A scale for all execution fees is introduced at the expense of the debtor in an execution procedure, which total amount may not exceed a certain percentage of the minimum wage. The total amount of execution fees shall not include fees related to the administration of complaints against bailiffs’ actions, as well as for the notification for joint creditors and for the joining. Where the total amount of the fees is reached and the creditor requests new execution actions, the fees are for his account and are not due by the debtor. For defending the debtor is also number of changes in the mechanisms of the orderly and execution proceedings, including for the period of voluntary performance. Electronic public auctions are regulated through a single on-line platform created and maintained by the Ministry of Justice.

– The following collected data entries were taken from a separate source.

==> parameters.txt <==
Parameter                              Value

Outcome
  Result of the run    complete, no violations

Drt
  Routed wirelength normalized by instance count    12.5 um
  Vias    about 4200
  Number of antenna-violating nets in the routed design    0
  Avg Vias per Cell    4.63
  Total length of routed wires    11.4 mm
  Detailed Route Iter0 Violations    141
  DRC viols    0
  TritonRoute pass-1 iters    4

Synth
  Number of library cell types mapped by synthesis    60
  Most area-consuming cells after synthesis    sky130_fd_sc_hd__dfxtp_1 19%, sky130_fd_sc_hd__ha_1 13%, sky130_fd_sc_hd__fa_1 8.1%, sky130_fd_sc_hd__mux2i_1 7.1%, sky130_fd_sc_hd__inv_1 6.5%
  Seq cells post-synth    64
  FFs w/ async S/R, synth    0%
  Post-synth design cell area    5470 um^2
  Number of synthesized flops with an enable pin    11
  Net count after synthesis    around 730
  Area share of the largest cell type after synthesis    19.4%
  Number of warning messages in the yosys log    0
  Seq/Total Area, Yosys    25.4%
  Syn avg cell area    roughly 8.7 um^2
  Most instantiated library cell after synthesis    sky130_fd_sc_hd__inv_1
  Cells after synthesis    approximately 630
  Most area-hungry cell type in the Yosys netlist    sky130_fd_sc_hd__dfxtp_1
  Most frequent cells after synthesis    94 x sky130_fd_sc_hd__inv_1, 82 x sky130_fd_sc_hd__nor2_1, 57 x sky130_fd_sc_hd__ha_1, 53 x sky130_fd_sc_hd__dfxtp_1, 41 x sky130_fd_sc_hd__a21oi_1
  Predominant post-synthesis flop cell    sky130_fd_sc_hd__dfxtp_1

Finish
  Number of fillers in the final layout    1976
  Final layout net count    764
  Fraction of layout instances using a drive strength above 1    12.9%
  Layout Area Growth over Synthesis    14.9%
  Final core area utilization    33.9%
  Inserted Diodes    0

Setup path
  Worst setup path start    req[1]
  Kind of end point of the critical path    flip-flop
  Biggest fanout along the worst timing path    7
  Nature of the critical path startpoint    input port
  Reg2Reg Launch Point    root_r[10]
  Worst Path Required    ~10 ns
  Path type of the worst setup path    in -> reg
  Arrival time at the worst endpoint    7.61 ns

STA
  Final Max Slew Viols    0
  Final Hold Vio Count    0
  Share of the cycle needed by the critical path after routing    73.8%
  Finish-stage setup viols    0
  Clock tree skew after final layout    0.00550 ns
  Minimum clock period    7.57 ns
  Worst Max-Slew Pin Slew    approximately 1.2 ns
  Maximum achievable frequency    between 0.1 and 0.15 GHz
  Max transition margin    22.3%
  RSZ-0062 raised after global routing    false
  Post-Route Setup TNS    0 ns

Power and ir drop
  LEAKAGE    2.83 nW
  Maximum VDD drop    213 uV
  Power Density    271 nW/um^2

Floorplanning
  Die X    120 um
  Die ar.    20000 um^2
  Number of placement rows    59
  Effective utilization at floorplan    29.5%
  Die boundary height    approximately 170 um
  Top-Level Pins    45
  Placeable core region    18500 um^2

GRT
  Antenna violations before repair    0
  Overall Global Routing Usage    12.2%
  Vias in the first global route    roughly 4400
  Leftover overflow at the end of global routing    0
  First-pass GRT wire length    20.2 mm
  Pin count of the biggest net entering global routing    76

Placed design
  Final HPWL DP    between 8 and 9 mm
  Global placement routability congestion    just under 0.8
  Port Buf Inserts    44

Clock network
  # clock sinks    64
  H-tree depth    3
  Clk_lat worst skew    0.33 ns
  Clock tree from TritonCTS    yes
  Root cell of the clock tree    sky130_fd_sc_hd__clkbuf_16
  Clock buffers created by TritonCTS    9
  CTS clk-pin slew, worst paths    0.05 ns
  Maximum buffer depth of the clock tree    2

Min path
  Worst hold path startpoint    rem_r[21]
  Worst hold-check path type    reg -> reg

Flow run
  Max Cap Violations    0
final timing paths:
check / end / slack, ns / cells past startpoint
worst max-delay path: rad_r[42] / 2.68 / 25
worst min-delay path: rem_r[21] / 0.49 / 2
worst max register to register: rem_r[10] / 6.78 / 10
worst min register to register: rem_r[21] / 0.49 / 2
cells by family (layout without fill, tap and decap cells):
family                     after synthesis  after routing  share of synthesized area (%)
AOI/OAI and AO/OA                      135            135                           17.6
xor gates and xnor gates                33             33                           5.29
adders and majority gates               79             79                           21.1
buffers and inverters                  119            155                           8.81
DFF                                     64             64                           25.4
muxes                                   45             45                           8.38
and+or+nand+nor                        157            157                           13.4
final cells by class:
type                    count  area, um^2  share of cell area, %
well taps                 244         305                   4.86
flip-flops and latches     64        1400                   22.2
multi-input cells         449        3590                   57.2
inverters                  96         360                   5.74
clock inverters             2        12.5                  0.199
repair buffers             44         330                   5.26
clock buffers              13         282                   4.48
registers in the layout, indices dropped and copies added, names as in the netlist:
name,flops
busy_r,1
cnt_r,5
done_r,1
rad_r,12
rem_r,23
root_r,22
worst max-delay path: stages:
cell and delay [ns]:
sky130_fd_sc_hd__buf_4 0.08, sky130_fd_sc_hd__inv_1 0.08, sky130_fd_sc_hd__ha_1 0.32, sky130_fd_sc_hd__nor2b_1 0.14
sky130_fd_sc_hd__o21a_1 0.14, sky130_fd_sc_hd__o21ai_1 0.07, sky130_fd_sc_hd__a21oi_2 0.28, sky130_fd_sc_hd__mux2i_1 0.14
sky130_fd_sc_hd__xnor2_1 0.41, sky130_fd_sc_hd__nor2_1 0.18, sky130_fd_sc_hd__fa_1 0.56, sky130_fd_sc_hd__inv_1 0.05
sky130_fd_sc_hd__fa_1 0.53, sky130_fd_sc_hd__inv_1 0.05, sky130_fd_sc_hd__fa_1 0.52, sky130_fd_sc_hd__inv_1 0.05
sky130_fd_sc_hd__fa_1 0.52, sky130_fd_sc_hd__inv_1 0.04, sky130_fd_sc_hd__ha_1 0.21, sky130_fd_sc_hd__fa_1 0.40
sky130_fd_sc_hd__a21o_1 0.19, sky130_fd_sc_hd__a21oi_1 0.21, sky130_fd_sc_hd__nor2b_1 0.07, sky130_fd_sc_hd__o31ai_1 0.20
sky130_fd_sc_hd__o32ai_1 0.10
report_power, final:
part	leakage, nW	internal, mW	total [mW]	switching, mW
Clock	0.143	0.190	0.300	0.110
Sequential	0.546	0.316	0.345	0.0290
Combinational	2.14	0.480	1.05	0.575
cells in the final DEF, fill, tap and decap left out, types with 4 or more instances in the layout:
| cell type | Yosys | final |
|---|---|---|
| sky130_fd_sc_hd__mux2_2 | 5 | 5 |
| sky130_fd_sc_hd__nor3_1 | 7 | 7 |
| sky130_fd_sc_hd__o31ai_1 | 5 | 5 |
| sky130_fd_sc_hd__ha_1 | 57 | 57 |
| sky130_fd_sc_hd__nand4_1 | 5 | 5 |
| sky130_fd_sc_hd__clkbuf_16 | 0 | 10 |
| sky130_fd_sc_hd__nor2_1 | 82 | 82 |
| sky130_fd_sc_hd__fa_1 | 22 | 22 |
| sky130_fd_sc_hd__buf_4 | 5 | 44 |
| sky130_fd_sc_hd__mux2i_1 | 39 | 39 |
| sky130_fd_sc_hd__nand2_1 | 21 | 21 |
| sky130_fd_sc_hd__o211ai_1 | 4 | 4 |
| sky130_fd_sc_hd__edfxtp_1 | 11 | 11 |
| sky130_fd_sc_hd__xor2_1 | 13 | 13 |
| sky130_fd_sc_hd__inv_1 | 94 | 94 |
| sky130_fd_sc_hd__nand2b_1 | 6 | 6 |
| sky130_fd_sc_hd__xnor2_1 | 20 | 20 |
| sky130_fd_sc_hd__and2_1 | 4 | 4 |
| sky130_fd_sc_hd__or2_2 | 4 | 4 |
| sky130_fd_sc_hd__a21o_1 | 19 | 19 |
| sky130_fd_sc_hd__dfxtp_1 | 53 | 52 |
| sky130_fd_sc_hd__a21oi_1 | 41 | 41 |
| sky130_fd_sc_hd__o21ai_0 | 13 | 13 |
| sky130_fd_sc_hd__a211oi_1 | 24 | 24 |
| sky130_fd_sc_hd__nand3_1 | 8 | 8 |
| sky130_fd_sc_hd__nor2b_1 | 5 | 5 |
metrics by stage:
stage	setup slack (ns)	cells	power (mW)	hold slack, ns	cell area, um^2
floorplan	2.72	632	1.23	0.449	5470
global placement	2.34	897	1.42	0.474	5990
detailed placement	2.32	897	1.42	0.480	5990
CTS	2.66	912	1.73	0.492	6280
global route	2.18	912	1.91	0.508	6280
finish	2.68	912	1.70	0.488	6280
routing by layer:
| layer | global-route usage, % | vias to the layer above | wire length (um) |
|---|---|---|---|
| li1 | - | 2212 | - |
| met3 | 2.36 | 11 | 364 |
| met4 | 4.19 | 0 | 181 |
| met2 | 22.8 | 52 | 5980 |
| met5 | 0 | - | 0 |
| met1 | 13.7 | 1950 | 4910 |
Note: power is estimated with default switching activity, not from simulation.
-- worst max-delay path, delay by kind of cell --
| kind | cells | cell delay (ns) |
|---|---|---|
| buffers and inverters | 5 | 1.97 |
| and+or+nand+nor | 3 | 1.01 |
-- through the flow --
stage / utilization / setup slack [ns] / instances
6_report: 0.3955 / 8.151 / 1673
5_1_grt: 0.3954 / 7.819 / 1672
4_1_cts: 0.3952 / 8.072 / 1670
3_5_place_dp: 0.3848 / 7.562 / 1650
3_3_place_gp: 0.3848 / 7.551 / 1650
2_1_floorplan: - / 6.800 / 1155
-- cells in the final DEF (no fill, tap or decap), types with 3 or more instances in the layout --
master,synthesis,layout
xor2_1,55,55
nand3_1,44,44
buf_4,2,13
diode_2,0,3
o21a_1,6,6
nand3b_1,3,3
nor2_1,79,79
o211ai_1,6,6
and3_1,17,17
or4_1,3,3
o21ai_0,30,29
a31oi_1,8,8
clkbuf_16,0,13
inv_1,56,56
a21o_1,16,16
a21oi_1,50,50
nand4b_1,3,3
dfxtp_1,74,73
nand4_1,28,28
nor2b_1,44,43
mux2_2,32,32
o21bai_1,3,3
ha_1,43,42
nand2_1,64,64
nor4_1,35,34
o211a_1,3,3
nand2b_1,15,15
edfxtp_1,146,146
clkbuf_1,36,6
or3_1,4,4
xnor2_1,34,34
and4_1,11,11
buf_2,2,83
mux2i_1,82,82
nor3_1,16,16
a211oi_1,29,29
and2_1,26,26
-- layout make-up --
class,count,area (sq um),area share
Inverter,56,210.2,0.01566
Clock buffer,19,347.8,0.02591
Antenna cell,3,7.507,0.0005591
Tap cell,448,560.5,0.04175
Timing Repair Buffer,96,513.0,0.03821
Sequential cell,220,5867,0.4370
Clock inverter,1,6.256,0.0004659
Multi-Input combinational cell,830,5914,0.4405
File: config.mk
export PLATFORM = sky130hd
export DESIGN_NAME = chunked_message_deframer_core_flat
export DESIGN_NICKNAME = d
export VERILOG_FILES = /design/src/design/cmdf_pkg.sv /design/src/design/cmdf_if.sv /design/src/design/cmdf_parse.sv /design/src/design/cmdf_outbuf.sv /design/src/design/chunked_message_deframer_core.sv /design/src/flat_wrapper.sv
export SDC_FILE = /design/constraint.sdc
export NUM_CORES = 1
export LEC_CHECK = 0
export BUFFER_PORTS_ARGS = -buffer_cell sky130_fd_sc_hd__buf_2
export CAP_MARGIN = 20
export CORE_MARGIN = 4
export CORE_UTILIZATION = 55
export DETAILED_ROUTE_END_ITERATION = 6
export GPL_ROUTABILITY_DRIVEN = 0
export HOLD_SLACK_MARGIN = 0.1
export PLACE_DENSITY = 0.74
export REMOVE_ABC_BUFFERS = 1
export SLEW_MARGIN = 20
export SYNTH_ARGS = -nofsm -noshare
export SYNTH_HDL_FRONTEND = slang
export SYNTH_SLANG_ARGS = --single-unit
File: constraint.sdc
create_clock -name clk -period 10.2 [get_ports clk]
set_clock_uncertainty 0.2 [all_clocks]
set_input_delay 1.02 -clock clk [delete_from_list [all_inputs] [get_ports clk]]
set_output_delay 1.02 -clock clk [all_outputs]
set_load 0.005 [all_outputs]
### config.mk
export PLATFORM = sky130hd
export DESIGN_NAME = kf1d_ctrl
export DESIGN_NICKNAME = d
export VERILOG_FILES = /design/src/hw/rtl/kalman_1d_position_velocity_tracker_macros.svh /design/src/hw/rtl/kf1d_pkg.sv /design/src/hw/rtl/kf1d_ctrl.sv
export SDC_FILE = /design/constraint.sdc
export NUM_CORES = 1
export LEC_CHECK = 0
export ABC_CLOCK_PERIOD_IN_PS = 1900
export BUFFER_PORTS_ARGS = -buffer_cell sky130_fd_sc_hd__buf_2
export CORE_ASPECT_RATIO = 1.25
export CORE_MARGIN = 4
export CORE_UTILIZATION = 50
export DETAILED_ROUTE_END_ITERATION = 10
export GPL_TIMING_DRIVEN = 1
export HOLD_SLACK_MARGIN = 0.1
export MAX_ROUTING_LAYER = met4
export PLACE_DENSITY = 0.81
export SYNTH_ARGS = -nofsm -noshare
export SYNTH_HDL_FRONTEND = slang
export SYNTH_SLANG_ARGS = --single-unit
### constraint.sdc
create_clock -name clk -period 1.9 [get_ports clk]
set_input_delay 0.19 -clock clk [delete_from_list [all_inputs] [get_ports clk]]
set_output_delay 0.19 -clock clk [all_outputs]
set_load 0.1 [all_outputs]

The scope of the optional cassation appeal is significantly expanded. Appeals before the Supreme Court of Cassation shall be subject to appeal, in which the court has ruled on a substantive or procedural issue, which has been: 1. resolved in contradiction with the mandatory practice of the Supreme Court of Cassation and the Supreme Court in interpretative decisions and rulings, as well as in contradiction with the practice of the Supreme Court of Cassation; 2. resolved in contradiction with acts of the Constitutional Court of the Republic of Bulgaria or of the Court of Justice of the European Union; 3. relevant to the correct application of the law as well as the development of legislation. Notwithstanding these prerequisites, an appeals decision shall be admitted to a cassation appeal in the case of a possible nullity or inadmissibility, and in the case of obvious irregularity. The decisions under Art. 290, para. 2 shall not be considered as mandatory law practice.